[Data for the task]

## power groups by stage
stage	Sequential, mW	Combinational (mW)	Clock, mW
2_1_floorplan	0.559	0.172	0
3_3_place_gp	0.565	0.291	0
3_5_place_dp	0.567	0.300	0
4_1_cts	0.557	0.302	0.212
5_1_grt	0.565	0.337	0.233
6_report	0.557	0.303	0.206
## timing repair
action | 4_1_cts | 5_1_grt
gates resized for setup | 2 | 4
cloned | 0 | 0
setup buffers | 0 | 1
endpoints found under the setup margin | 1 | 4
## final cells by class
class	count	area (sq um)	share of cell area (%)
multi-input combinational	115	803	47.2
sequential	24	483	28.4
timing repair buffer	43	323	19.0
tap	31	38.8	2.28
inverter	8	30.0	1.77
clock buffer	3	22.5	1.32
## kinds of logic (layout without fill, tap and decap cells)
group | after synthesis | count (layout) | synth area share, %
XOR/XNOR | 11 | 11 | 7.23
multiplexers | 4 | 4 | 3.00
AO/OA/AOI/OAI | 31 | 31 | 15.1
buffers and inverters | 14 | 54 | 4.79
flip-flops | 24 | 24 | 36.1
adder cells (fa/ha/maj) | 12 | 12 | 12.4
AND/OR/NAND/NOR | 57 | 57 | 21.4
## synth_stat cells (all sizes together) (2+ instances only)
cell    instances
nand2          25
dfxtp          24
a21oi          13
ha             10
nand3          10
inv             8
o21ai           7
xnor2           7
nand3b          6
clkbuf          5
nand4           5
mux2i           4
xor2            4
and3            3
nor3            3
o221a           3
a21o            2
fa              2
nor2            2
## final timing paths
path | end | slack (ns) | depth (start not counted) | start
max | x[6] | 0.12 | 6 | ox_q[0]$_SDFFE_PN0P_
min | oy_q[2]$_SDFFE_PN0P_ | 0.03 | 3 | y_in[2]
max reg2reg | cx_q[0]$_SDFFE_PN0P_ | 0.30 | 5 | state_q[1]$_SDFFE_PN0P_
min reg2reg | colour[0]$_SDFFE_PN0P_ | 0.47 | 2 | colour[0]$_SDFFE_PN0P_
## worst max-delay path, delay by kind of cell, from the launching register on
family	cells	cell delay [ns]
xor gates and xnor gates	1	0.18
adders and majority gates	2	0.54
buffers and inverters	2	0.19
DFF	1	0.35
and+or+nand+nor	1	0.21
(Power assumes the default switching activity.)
$ cat src/rtl/first_nios2_system_sysid_pkg.sv
// Purpose: shared types and constants for the system-ID boot check.
// Latency: n/a (declarations only).
// Backpressure: n/a.
package first_nios2_system_sysid_pkg;

    // Check FSM state. Each encoding bit is one registered output, so the
    // Avalon strobe and the status flags come straight off flops:
    //   bit0 = avm_read / busy, bit1 = avm_address, bit2 = done, bit3 = timeout
    typedef enum logic [3:0] {
        ST_IDLE   = 4'b0000,
        ST_RD_ID  = 4'b0001,
        ST_RD_TS  = 4'b0011,
        ST_FINISH = 4'b0100,
        ST_ABORT  = 4'b1100
    } state_t;

    // Word offsets inside the system-ID slave.
    localparam logic SYSID_OFS_ID = 1'b0;
    localparam logic SYSID_OFS_TS = 1'b1;

    // Build-time defaults for the values the image is expected to carry.
    localparam logic [31:0] DEF_EXPECTED_ID        = 32'h0000_0000;
    localparam logic [31:0] DEF_EXPECTED_TIMESTAMP = 32'h524B_6315;
    localparam int unsigned DEF_TIMEOUT_CYCLES     = 255;

endpackage

$ cat src/rtl/first_nios2_system_sysid_check_if.sv
// Purpose: Avalon-MM read-only link between the sysid checker and the sysid slave.
// Latency: n/a (wires only).
// Backpressure: slave stalls the master with avm_waitrequest.
// Ports: avm_address/avm_read from master, avm_readdata/avm_waitrequest from slave.
interface first_nios2_system_sysid_check_if;
    logic        avm_address;
    logic        avm_read;
    logic [31:0] avm_readdata;
    logic        avm_waitrequest;

    modport master (
        output avm_address,
        output avm_read,
        input  avm_readdata,
        input  avm_waitrequest
    );

    modport slave (
        input  avm_address,
        input  avm_read,
        output avm_readdata,
        output avm_waitrequest
    );
endinterface
**config.mk**
```make
export PLATFORM = sky130hd
export DESIGN_NAME = led_pattern_gen
export DESIGN_NICKNAME = d
export VERILOG_FILES = /design/src/rtl/led_pattern_gen.sv
export SDC_FILE = /design/constraint.sdc
export NUM_CORES = 1
export LEC_CHECK = 0
export CAP_MARGIN = 10
export CORE_MARGIN = 4
export CORE_UTILIZATION = 62
export CTS_CLUSTER_DIAMETER = 40
export DETAILED_ROUTE_END_ITERATION = 16
export DONT_BUFFER_PORTS = 1
export GPL_TIMING_DRIVEN = 0
export PLACE_DENSITY_LB_ADDON = 0.25
export SKIP_LAST_GASP = 1
export SYNTH_ARGS = -nofsm -noshare
export SYNTH_HDL_FRONTEND = slang
export SYNTH_SLANG_ARGS = --single-unit
```
**constraint.sdc**
```tcl
create_clock -name clk -period 31.7 [get_ports clk]
set_input_delay 9.51 -clock clk [delete_from_list [all_inputs] [get_ports clk]]
set_output_delay 9.51 -clock clk [all_outputs]
set_load 0.01 [all_outputs]
```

[Directions] What you should output is every line of the records above, from the first through the line containing "min | oy_q[2]$_SDFFE_PN0P_", unchanged.

[Exercise answer]
## power groups by stage
stage	Sequential, mW	Combinational (mW)	Clock, mW
2_1_floorplan	0.559	0.172	0
3_3_place_gp	0.565	0.291	0
3_5_place_dp	0.567	0.300	0
4_1_cts	0.557	0.302	0.212
5_1_grt	0.565	0.337	0.233
6_report	0.557	0.303	0.206
## timing repair
action | 4_1_cts | 5_1_grt
gates resized for setup | 2 | 4
cloned | 0 | 0
setup buffers | 0 | 1
endpoints found under the setup margin | 1 | 4
## final cells by class
class	count	area (sq um)	share of cell area (%)
multi-input combinational	115	803	47.2
sequential	24	483	28.4
timing repair buffer	43	323	19.0
tap	31	38.8	2.28
inverter	8	30.0	1.77
clock buffer	3	22.5	1.32
## kinds of logic (layout without fill, tap and decap cells)
group | after synthesis | count (layout) | synth area share, %
XOR/XNOR | 11 | 11 | 7.23
multiplexers | 4 | 4 | 3.00
AO/OA/AOI/OAI | 31 | 31 | 15.1
buffers and inverters | 14 | 54 | 4.79
flip-flops | 24 | 24 | 36.1
adder cells (fa/ha/maj) | 12 | 12 | 12.4
AND/OR/NAND/NOR | 57 | 57 | 21.4
## synth_stat cells (all sizes together) (2+ instances only)
cell    instances
nand2          25
dfxtp          24
a21oi          13
ha             10
nand3          10
inv             8
o21ai           7
xnor2           7
nand3b          6
clkbuf          5
nand4           5
mux2i           4
xor2            4
and3            3
nor3            3
o221a           3
a21o            2
fa              2
nor2            2
## final timing paths
path | end | slack (ns) | depth (start not counted) | start
max | x[6] | 0.12 | 6 | ox_q[0]$_SDFFE_PN0P_
min | oy_q[2]$_SDFFE_PN0P_ | 0.03 | 3 | y_in[2]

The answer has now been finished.